Data for this exercise Block Start

`src/hw/rtl/mbsd_pkg.sv`:
```
// ----------------------------------------------------------------------------
// mbsd_pkg
// shared types, target codes and address constants of the bank switch decoder
// ----------------------------------------------------------------------------
`default_nettype none

package mbsd_pkg;

  // target codes
  localparam logic [2:0] TGT_MAIN    = 3'd0;
  localparam logic [2:0] TGT_AUX     = 3'd1;
  localparam logic [2:0] TGT_BASIC   = 3'd2;
  localparam logic [2:0] TGT_MONITOR = 3'd3;
  localparam logic [2:0] TGT_DISK    = 3'd4;
  localparam logic [2:0] TGT_FLOPPY  = 3'd5;
  localparam logic [2:0] TGT_IO      = 3'd6;
  localparam logic [2:0] TGT_DROPPED = 3'd7;

  // memory map
  localparam logic [15:0] ADDR_ZP_END      = 16'h0200;
  localparam logic [15:0] ADDR_IO_BASE     = 16'hC000;
  localparam logic [15:0] ADDR_CARD_BASE   = 16'hD000;
  localparam logic [15:0] ADDR_CARD_HIGH   = 16'hE000;
  localparam logic [15:0] ADDR_MONITOR     = 16'hF800;
  localparam logic [7:0]  PAGE_DISK_ROM    = 8'hC6;
  localparam logic [11:0] BLK_FLOPPY       = 12'hC0E;
  localparam logic [11:0] BLK_CARD_SWITCH  = 12'hC08;
  localparam logic [15:0] MASK_BANK        = 16'h0FFF;
  localparam logic [15:0] MASK_MONITOR     = 16'h07FF;

  // switch pairs, even address of each pair
  localparam logic [15:0] SW_TEXT   = 16'hC050;
  localparam logic [15:0] SW_MIXED  = 16'hC052;
  localparam logic [15:0] SW_PAGE2  = 16'hC054;
  localparam logic [15:0] SW_HIRES  = 16'hC056;
  localparam logic [15:0] SW_80STORE = 16'hC000;
  localparam logic [15:0] SW_RAMRD  = 16'hC002;
  localparam logic [15:0] SW_RAMWRT = 16'hC004;
  localparam logic [15:0] SW_ALTZP  = 16'hC008;

  // soft switch state
  typedef struct packed {
    logic alt_zero_page;
    logic aux_read;
    logic aux_write;
    logic store_80col;
    logic page_two;
    logic hires_mode;
    logic text_display;
    logic mixed_display;
    logic card_read_enable;
    logic card_write_inhibit;
    logic card_prewrite;
    logic card_bank_high;
  } sw_state_t;

  localparam sw_state_t SW_RESET = '{
    alt_zero_page:      1'b0,
    aux_read:           1'b0,
    aux_write:          1'b0,
    store_80col:        1'b0,
    page_two:           1'b0,
    hires_mode:         1'b0,
    text_display:       1'b1,
    mixed_display:      1'b1,
    card_read_enable:   1'b0,
    card_write_inhibit: 1'b0,
    card_prewrite:      1'b0,
    card_bank_high:     1'b1
  };

  // one decoded access
  typedef struct packed {
    logic [2:0]  target;
    logic [15:0] mem_offset;
    logic        video_text;
    logic        video_mixed;
    logic        video_page2;
    logic        video_hires;
  } dec_result_t;

endpackage

`default_nettype wire

```
`src/hw/rtl/mbsd_switch_regs.sv`:
```
// ----------------------------------------------------------------------------
// mbsd_switch_regs
// soft switch register file, loaded once per decoded access
// ----------------------------------------------------------------------------
`default_nettype none

module mbsd_switch_regs (
  input  wire                  clk,
  input  wire                  rst_n,
  input  wire                  upd_en,
  input  mbsd_pkg::sw_state_t  sw_nxt,
  output mbsd_pkg::sw_state_t  sw_cur
);
  import mbsd_pkg::*;

  sw_state_t sw_r;

  always_ff @(posedge clk) begin
    if (!rst_n) begin
      sw_r <= SW_RESET;
    end else if (upd_en) begin
      sw_r <= sw_nxt;
    end
  end

  assign sw_cur = sw_r;

endmodule

`default_nettype wire

```
`src/hw/rtl/mbsd_decode.sv`:
```
// ----------------------------------------------------------------------------
// mbsd_decode
// address decode of one bus access and soft switch next state
// ----------------------------------------------------------------------------
`default_nettype none

module mbsd_decode (
  input  wire [15:0]             address,
  input  wire                    is_write,
  input  mbsd_pkg::sw_state_t    sw_cur,
  output mbsd_pkg::sw_state_t    sw_nxt,
  output mbsd_pkg::dec_result_t  result
);
  import mbsd_pkg::*;

  logic        sel_aux;
  logic        card_en;
  logic [15:0] pair_addr;
  logic [2:0]  tgt;
  logic [15:0] off;

  assign pair_addr = {address[15:1], 1'b0};

  always_comb begin
    sw_nxt  = sw_cur;
    tgt     = TGT_MAIN;
    off     = address;
    sel_aux = 1'b0;
    card_en = 1'b0;
    if (address < ADDR_IO_BASE) begin
      // main or aux ram below the io page
      sel_aux = is_write ? sw_cur.aux_write : sw_cur.aux_read;
      if (address < ADDR_ZP_END) begin
        sel_aux = sw_cur.alt_zero_page;
      end else if (address[15:10] == 6'b000001 && sw_cur.store_80col) begin
        sel_aux = sw_cur.page_two;
      end else if (address[15:13] == 3'b001 && sw_cur.store_80col && sw_cur.hires_mode) begin
        sel_aux = sw_cur.page_two;
      end
      tgt = sel_aux ? TGT_AUX : TGT_MAIN;
    end else if (address < ADDR_CARD_BASE) begin
      if (!is_write && address[15:8] == PAGE_DISK_ROM) begin
        tgt = TGT_DISK;
        off = {8'h00, address[7:0]};
      end else if (address[15:4] == BLK_FLOPPY) begin
        tgt = TGT_FLOPPY;
        off = {12'h000, address[3:0]};
      end else begin
        tgt = TGT_IO;
        off = address - ADDR_IO_BASE;
        if (address[15:4] == BLK_CARD_SWITCH) begin
          // language card control
          sw_nxt.card_bank_high   = address[3];
          sw_nxt.card_read_enable = (address[1] == address[0]);
          if (address[0]) begin
            if (!is_write && sw_cur.card_prewrite) begin
              sw_nxt.card_write_inhibit = 1'b0;
            end
            sw_nxt.card_prewrite = !is_write;
          end else begin
            sw_nxt.card_write_inhibit = 1'b1;
            sw_nxt.card_prewrite      = 1'b0;
          end
        end else if (pair_addr == SW_TEXT) begin
          sw_nxt.text_display = address[0];
        end else if (pair_addr == SW_MIXED) begin
          sw_nxt.mixed_display = address[0];
        end else if (pair_addr == SW_PAGE2) begin
          sw_nxt.page_two = address[0];
        end else if (pair_addr == SW_HIRES) begin
          sw_nxt.hires_mode = address[0];
        end else if (is_write) begin
          if (pair_addr == SW_80STORE) begin
            sw_nxt.store_80col = address[0];
          end else if (pair_addr == SW_RAMRD) begin
            sw_nxt.aux_read = address[0];
          end else if (pair_addr == SW_RAMWRT) begin
            sw_nxt.aux_write = address[0];
          end else if (pair_addr == SW_ALTZP) begin
            sw_nxt.alt_zero_page = address[0];
          end
        end
      end
    end else begin
      // language card window or rom; writes with the card write-inhibited are dropped
      card_en = is_write ? !sw_cur.card_write_inhibit : sw_cur.card_read_enable;
      if (card_en) begin
        tgt = sw_cur.alt_zero_page ? TGT_AUX : TGT_MAIN;
        if (address < ADDR_CARD_HIGH) begin
          off = (sw_cur.card_bank_high ? ADDR_CARD_BASE : ADDR_IO_BASE) |
                (address & MASK_BANK);
        end
      end else if (is_write) begin
        tgt = TGT_DROPPED;
        off = 16'h0000;
      end else if (address < ADDR_MONITOR) begin
        tgt = TGT_BASIC;
        off = address - ADDR_CARD_BASE;
      end else begin
        tgt = TGT_MONITOR;
        off = address & MASK_MONITOR;
      end
    end
  end

  assign result.target      = tgt;
  assign result.mem_offset  = off;
  assign result.video_text  = sw_nxt.text_display;
  assign result.video_mixed = sw_nxt.mixed_display;
  assign result.video_page2 = sw_nxt.page_two;
  assign result.video_hires = sw_nxt.hires_mode;

endmodule

`default_nettype wire

```
`src/hw/rtl/memory_bank_switch_decoder_core.sv`:
```
// ----------------------------------------------------------------------------
// memory_bank_switch_decoder_core
// bank switch decoder for 64k main, 64k aux and a 16k language card
// ----------------------------------------------------------------------------
// channel  dir  tdata                          tuser
// in_      in   [15:0] address                 [0] is_write
// out_     out  [15:0] mem_offset, [16] text,  [2:0] target
//               [17] mixed, [18] page2,
//               [19] hires, [23:20] zero
//
// one word per cycle sustained while the output is not stalled; the path runs
// through input register, decode and result register
// the decode and the soft switch update happen in the same cycle, so each
// word sees the switches as left by the word before it
// rst_n is synchronous: switches return to power-up values, both stages empty
// a stalled output holds the input stage, and in_tready drops only when
// both stages are full
// ----------------------------------------------------------------------------
`default_nettype none

module memory_bank_switch_decoder_core (
  input  wire        clk,
  input  wire        rst_n,
  input  wire        in_tvalid,
  output logic       in_tready,
  input  wire [15:0] in_tdata,   // [15:0] address
  input  wire [0:0]  in_tuser,   // [0] is_write
  output logic       out_tvalid,
  input  wire        out_tready,
  output logic [23:0] out_tdata, // [15:0] mem_offset, [16] video_text, [17] video_mixed,
                                 // [18] video_page2, [19] video_hires, [23:20] zero
  output logic [2:0] out_tuser   // [2:0] target
);
  import mbsd_pkg::*;

  // input stage
  logic        s1_valid_r;
  logic        s1_valid_nxt;
  logic [15:0] s1_addr_r;
  logic        s1_wr_r;

  // result stage
  logic        out_valid_r;
  logic        out_valid_nxt;
  dec_result_t out_res_r;

  // decode
  sw_state_t   sw_cur;
  sw_state_t   sw_nxt;
  dec_result_t dec_res;
  logic        advance;

  // move the input word into the result stage when that stage frees up
  assign advance   = s1_valid_r && (!out_valid_r || out_tready);
  assign in_tready = !s1_valid_r || advance;

  assign s1_valid_nxt  = (in_tvalid && in_tready) || (s1_valid_r && !advance);
  assign out_valid_nxt = advance || (out_valid_r && !out_tready);

  always_ff @(posedge clk) begin
    if (!rst_n) begin
      s1_valid_r  <= 1'b0;
      out_valid_r <= 1'b0;
    end else begin
      s1_valid_r  <= s1_valid_nxt;
      out_valid_r <= out_valid_nxt;
    end
  end

  // payload registers
  always_ff @(posedge clk) begin
    if (in_tvalid && in_tready) begin
      s1_addr_r <= in_tdata;
      s1_wr_r   <= in_tuser[0];
    end
    if (advance) begin
      out_res_r <= dec_res;
    end
  end

  mbsd_decode u_decode (
    .address  (s1_addr_r),
    .is_write (s1_wr_r),
    .sw_cur   (sw_cur),
    .sw_nxt   (sw_nxt),
    .result   (dec_res)
  );

  // switches change only as a word leaves the input stage
  mbsd_switch_regs u_switches (
    .clk    (clk),
    .rst_n  (rst_n),
    .upd_en (advance),
    .sw_nxt (sw_nxt),
    .sw_cur (sw_cur)
  );

  assign out_tvalid = out_valid_r;
  assign out_tuser  = out_res_r.target;
  assign out_tdata  = {4'h0, out_res_r.video_hires, out_res_r.video_page2,
                       out_res_r.video_mixed, out_res_r.video_text,
                       out_res_r.mem_offset};

  // reset empties the result stage
  a_reset_empty: assert property (@(posedge clk) !rst_n |=> !out_tvalid)
    else $error("result stage valid after reset");

  // switches do not move while the decode is held back
  a_sw_hold: assert property (@(posedge clk) disable iff (!rst_n)
    (s1_valid_r && out_valid_r && !out_tready) |=> $stable(sw_cur))
    else $error("switch state changed during output stall");

  // a dropped write carries a zero offset
  a_drop_zero: assert property (@(posedge clk) disable iff (!rst_n)
    (out_tvalid && out_tuser == TGT_DROPPED) |-> (out_tdata[15:0] == 16'h0000))
    else $error("dropped write with nonzero offset");

  // floppy and disk rom offsets stay inside their windows
  a_dev_offset: assert property (@(posedge clk) disable iff (!rst_n)
    (out_tvalid && (out_tuser == TGT_FLOPPY || out_tuser == TGT_DISK))
      |-> (out_tdata[15:8] == 8'h00))
    else $error("device offset out of range");

  // reported text and hires bits match the switch registers right after the update
  a_video_match: assert property (@(posedge clk) disable iff (!rst_n)
    advance |=> (out_tdata[16] == sw_cur.text_display &&
                 out_tdata[19] == sw_cur.hires_mode))
    else $error("video bits disagree with switch state");

endmodule

`default_nettype wire
```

Data for this exercise Block End

Task: The response consists of the lines above that contain "registers".

Solution for this problem:
  // payload registers
  // reported text and hires bits match the switch registers right after the update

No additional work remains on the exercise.